Shiwang Sharma, Arvind Sharma
ABSTRACT
Chlorzoxazone (CHZ) is a centrally acting skeletal muscle relaxant. Chlorzoxazone is used to decrease muscle tone and tension to relieve pain and spasm associated with muscoskeletel disorders. CHZ has a half-life of 1- 1.2 hours which is very short and eventually leads to a high dose of 250 to 750 mg 3 to 4 times a day. The aim of the present study is to formulate and characterize a sustained release formulation for the administration of CHZ, to lower its dose and increase bioavailability. Although transdermal administration has shown to deliver the drug to the local sites but major limitation of the transdermal delivery is the slow penetration rate of the drug through skin. Elastic liposomes are an effective tool that can be used to overcome this disadvantage. Elastic liposomes also known as transfersomes are modified lipid carriers that enable drug to reach deeper skin layers and/or the systemic circulation. These vesicular formulations are several orders of magnitudes, more deformable than the standard liposomes and thus well suited for skin penetration.
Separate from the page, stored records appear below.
===== src/ffba_pkg.sv =====
`default_nettype none

package ffba_pkg;

  // request kinds
  typedef enum logic [1:0] {
    FUNC_ALLOC  = 2'd0,
    FUNC_ERASE  = 2'd1,
    FUNC_DEFRAG = 2'd2,
    FUNC_NONE   = 2'd3
  } func_t;

  // result codes
  typedef enum logic [1:0] {
    ST_OK      = 2'd0,
    ST_NULL    = 2'd1,
    ST_ILLEGAL = 2'd2,
    ST_UNUSED  = 2'd3
  } status_t;

  localparam int          ID_W         = 16;
  localparam logic [15:0] ID_MAX       = 16'hFFFF;
  localparam logic [15:0] ID_FREE      = 16'h0000;
  localparam logic [7:0]  MEM_SIZE_RST = 8'd128;

endpackage

`default_nettype wire


===== src/ffba_ram.sv =====
`default_nettype none

module ffba_ram #(
  parameter int WIDTH = 16,
  parameter int DEPTH = 128,
  parameter int AW    = (DEPTH > 1) ? $clog2(DEPTH) : 1
) (
  input  wire logic             clk,
  input  wire logic             we,
  input  wire logic [AW-1:0]    waddr,
  input  wire logic [WIDTH-1:0] wdata,
  input  wire logic [AW-1:0]    raddr,
  output logic      [WIDTH-1:0] rdata
);

  logic [WIDTH-1:0] mem [DEPTH];

  always_ff @(posedge clk) begin
    if (we) begin
      mem[waddr] <= wdata;
    end
    rdata <= mem[raddr];
  end

endmodule

`default_nettype wire


===== src/first_fit_block_allocator.sv =====
`default_nettype none

// channel  | ports                                   | direction
// ---------+-----------------------------------------+----------
// request  | in_valid, in_stall, in_func, in_amount  | in
// result   | out_valid, out_stall, out_status,       | out
//          | out_block_id                            |
// config   | cfg_wr_en, cfg_wr_data (memory_size)    | in
//
// one request at a time, the owner ram is walked one cell per cycle through
// its single read port (registered read) and single write port
// alloc: a scan for the first fitting free run, then one write per allocated cell
// erase: one scan that frees matching cells; defragment: compact, then clear
// after reset a clearing pass writes every cell free, in_stall high
// a result sits in an output register, so a stalled result does not hold back
// acceptance of the next request; that request's result waits for the register

module first_fit_block_allocator #(
  parameter int CELLS = 128
) (
  input  wire logic        clk,
  input  wire logic        rst_n,
  // request channel
  input  wire logic        in_valid,
  output logic             in_stall,
  input  wire logic [1:0]  in_func,
  input  wire logic [15:0] in_amount,
  // result channel
  output logic             out_valid,
  input  wire logic        out_stall,
  output logic      [1:0]  out_status,
  output logic      [15:0] out_block_id,
  // configuration
  input  wire logic        cfg_wr_en,
  input  wire logic [7:0]  cfg_wr_data
);

  localparam int AW = (CELLS > 1) ? $clog2(CELLS) : 1;  // cell address
  localparam int CW = $clog2(CELLS + 1);                // count up to CELLS
  localparam int UW = (CW > 8) ? CW : 8;                // size compare width

  // one-hot sequencer
  typedef enum logic [7:0] {
    S_INIT   = 8'b0000_0001,  // clearing pass after reset
    S_IDLE   = 8'b0000_0010,
    S_ASCAN  = 8'b0000_0100,  // alloc: look for a free run
    S_AFILL  = 8'b0000_1000,  // alloc: stamp the run with the new id
    S_ESCAN  = 8'b0001_0000,  // erase: free matching cells
    S_DSCAN  = 8'b0010_0000,  // defragment: copy owned cells forward
    S_DCLR   = 8'b0100_0000,  // defragment: free the tail
    S_RESULT = 8'b1000_0000   // hand result to output register
  } state_t;

  state_t state_r, state_nxt;

  logic [7:0]    memory_size_r;
  logic [15:0]   last_id_r, last_id_nxt;
  logic [15:0]   amount_r, amount_nxt;
  logic [CW-1:0] used_r, used_nxt;
  logic [CW-1:0] addr_r, addr_nxt;     // next read address in a scan
  logic          pend_r, pend_nxt;     // read data of idx_r arrives this cycle
  logic [AW-1:0] idx_r, idx_nxt;
  logic [CW-1:0] run_r, run_nxt;       // length of the current free run
  logic [CW-1:0] wptr_r, wptr_nxt;     // clear / compaction write pointer
  logic [AW-1:0] fill_r, fill_nxt;
  logic [AW-1:0] end_r, end_nxt;
  logic          hit_r, hit_nxt;
  logic [1:0]    res_status_r, res_status_nxt;
  logic [15:0]   res_id_r, res_id_nxt;

  logic          out_valid_r, out_valid_nxt;
  logic [1:0]    out_status_r, out_status_nxt;
  logic [15:0]   out_id_r, out_id_nxt;

  // ram port
  logic          ram_we;
  logic [AW-1:0] ram_waddr;
  logic [15:0]   ram_wdata;
  logic [15:0]   ram_rdata;

  logic          in_accept;
  logic          issue;
  logic          scan_done;
  logic [UW-1:0] ms_ext;
  logic [CW-1:0] used_now;
  logic [CW-1:0] run_inc;
  logic          cell_free;

  ffba_ram #(
    .WIDTH (ffba_pkg::ID_W),
    .DEPTH (CELLS),
    .AW    (AW)
  ) u_owner_ram (
    .clk   (clk),
    .we    (ram_we),
    .waddr (ram_waddr),
    .wdata (ram_wdata),
    .raddr (addr_r[AW-1:0]),
    .rdata (ram_rdata)
  );

  // cells in use: memory_size clipped to the built count
  assign ms_ext   = UW'(memory_size_r);
  assign used_now = (ms_ext > UW'(CELLS)) ? CW'(CELLS) : CW'(ms_ext);

  assign in_stall  = (state_r != S_IDLE);
  assign in_accept = in_valid && !in_stall;

  assign issue     = (addr_r < used_r);
  assign scan_done = !issue && !pend_r;
  assign run_inc   = run_r + CW'(1);
  assign cell_free = (ram_rdata == ffba_pkg::ID_FREE);

  assign out_valid    = out_valid_r;
  assign out_status   = out_status_r;
  assign out_block_id = out_id_r;

  always_comb begin
    state_nxt      = state_r;
    last_id_nxt    = last_id_r;
    amount_nxt     = amount_r;
    used_nxt       = used_r;
    addr_nxt       = addr_r;
    pend_nxt       = 1'b0;
    idx_nxt        = addr_r[AW-1:0];
    run_nxt        = run_r;
    wptr_nxt       = wptr_r;
    fill_nxt       = fill_r;
    end_nxt        = end_r;
    hit_nxt        = hit_r;
    res_status_nxt = res_status_r;
    res_id_nxt     = res_id_r;
    ram_we         = 1'b0;
    ram_waddr      = wptr_r[AW-1:0];
    ram_wdata      = ffba_pkg::ID_FREE;

    // output register drains independently of the sequencer
    out_valid_nxt  = out_valid_r && out_stall;
    out_status_nxt = out_status_r;
    out_id_nxt     = out_id_r;

    case (state_r)
      S_INIT: begin
        ram_we   = 1'b1;
        wptr_nxt = wptr_r + CW'(1);
        if (wptr_r == CW'(CELLS - 1)) begin
          state_nxt = S_IDLE;
        end
      end

      S_IDLE: begin
        if (in_accept) begin
          amount_nxt = in_amount;
          used_nxt   = used_now;
          addr_nxt   = '0;
          run_nxt    = '0;
          wptr_nxt   = '0;
          hit_nxt    = 1'b0;
          res_id_nxt = '0;
          case (in_func)
            ffba_pkg::FUNC_ALLOC: begin
              if (in_amount == 16'd0 || last_id_r == ffba_pkg::ID_MAX) begin
                res_status_nxt = ffba_pkg::ST_NULL;
                state_nxt      = S_RESULT;
              end else begin
                state_nxt = S_ASCAN;
              end
            end
            ffba_pkg::FUNC_ERASE: begin
              if (in_amount == ffba_pkg::ID_FREE) begin
                res_status_nxt = ffba_pkg::ST_ILLEGAL;
                state_nxt      = S_RESULT;
              end else begin
                state_nxt = S_ESCAN;
              end
            end
            ffba_pkg::FUNC_DEFRAG: begin
              state_nxt = S_DSCAN;
            end
            default: begin
              // unused request kind: nothing happens
              state_nxt = S_IDLE;
            end
          endcase
        end
      end

      S_ASCAN: begin
        pend_nxt = issue;
        addr_nxt = addr_r + CW'(issue);
        if (pend_r) begin
          if (!cell_free) begin
            run_nxt = '0;
          end else begin
            run_nxt = run_inc;
            if (32'(run_inc) == 32'(amount_r)) begin
              // first fitting run ends here
              last_id_nxt = last_id_r + 16'd1;
              end_nxt     = idx_r;
              fill_nxt    = idx_r - amount_r[AW-1:0] + AW'(1);
              pend_nxt    = 1'b0;
              state_nxt   = S_AFILL;
            end
          end
        end
        if (scan_done) begin
          res_status_nxt = ffba_pkg::ST_NULL;
          state_nxt      = S_RESULT;
        end
      end

      S_AFILL: begin
        ram_we    = 1'b1;
        ram_waddr = fill_r;
        ram_wdata = last_id_r;
        fill_nxt  = fill_r + AW'(1);
        if (fill_r == end_r) begin
          res_status_nxt = ffba_pkg::ST_OK;
          res_id_nxt     = last_id_r;
          state_nxt      = S_RESULT;
        end
      end

      S_ESCAN: begin
        pend_nxt = issue;
        addr_nxt = addr_r + CW'(issue);
        if (pend_r && ram_rdata == amount_r) begin
          ram_we    = 1'b1;
          ram_waddr = idx_r;
          hit_nxt   = 1'b1;
        end
        if (scan_done) begin
          if (hit_r) begin
            state_nxt = S_IDLE;
          end else begin
            res_status_nxt = ffba_pkg::ST_ILLEGAL;
            state_nxt      = S_RESULT;
          end
        end
      end

      S_DSCAN: begin
        pend_nxt = issue;
        addr_nxt = addr_r + CW'(issue);
        // write pointer never passes the read side, so unread cells stay intact
        if (pend_r && !cell_free) begin
          ram_we    = 1'b1;
          ram_waddr = wptr_r[AW-1:0];
          ram_wdata = ram_rdata;
          wptr_nxt  = wptr_r + CW'(1);
        end
        if (scan_done) begin
          state_nxt = S_DCLR;
        end
      end

      S_DCLR: begin
        if (wptr_r < used_r) begin
          ram_we   = 1'b1;
          wptr_nxt = wptr_r + CW'(1);
        end else begin
          state_nxt = S_IDLE;
        end
      end

      S_RESULT: begin
        if (!out_valid_r || !out_stall) begin
          out_valid_nxt  = 1'b1;
          out_status_nxt = res_status_r;
          out_id_nxt     = res_id_r;
          state_nxt      = S_IDLE;
        end
      end

      default: begin
        state_nxt = S_IDLE;
      end
    endcase
  end

  always_ff @(posedge clk) begin
    if (!rst_n) begin
      state_r       <= S_INIT;
      memory_size_r <= ffba_pkg::MEM_SIZE_RST;
      last_id_r     <= '0;
      wptr_r        <= '0;
      pend_r        <= 1'b0;
      out_valid_r   <= 1'b0;
    end else begin
      state_r     <= state_nxt;
      last_id_r   <= last_id_nxt;
      wptr_r      <= wptr_nxt;
      pend_r      <= pend_nxt;
      out_valid_r <= out_valid_nxt;
      if (cfg_wr_en) begin
        memory_size_r <= cfg_wr_data;
      end
    end
  end

  // datapath registers, no reset
  always_ff @(posedge clk) begin
    amount_r     <= amount_nxt;
    used_r       <= used_nxt;
    addr_r       <= addr_nxt;
    idx_r        <= idx_nxt;
    run_r        <= run_nxt;
    fill_r       <= fill_nxt;
    end_r        <= end_nxt;
    hit_r        <= hit_nxt;
    res_status_r <= res_status_nxt;
    res_id_r     <= res_id_nxt;
    out_status_r <= out_status_nxt;
    out_id_r     <= out_id_nxt;
  end

endmodule

`default_nettype wire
The elastic liposomes were prepared using rotary evaporation sonication method. Particle size and zeta potential were measured by photon correlation spectroscopy. The solid states of the drug in the Elastic liposomes and lipid modification were characterized. Stable chlorzoxazone elastic liposomes having a mean size range of 100 to 200 nm and a zeta potential range of –16 to –21 mV were developed. More than 60% of the chlorzoxazone was entrapped in the EL. The in vitro permeation experiments clearly indicated sustained release of chlorzoxazone with respect to time from elastic liposomal formulations. The prepared elastic liposomes were characterized by differential scanning calorimetry and scanning electron microscopy.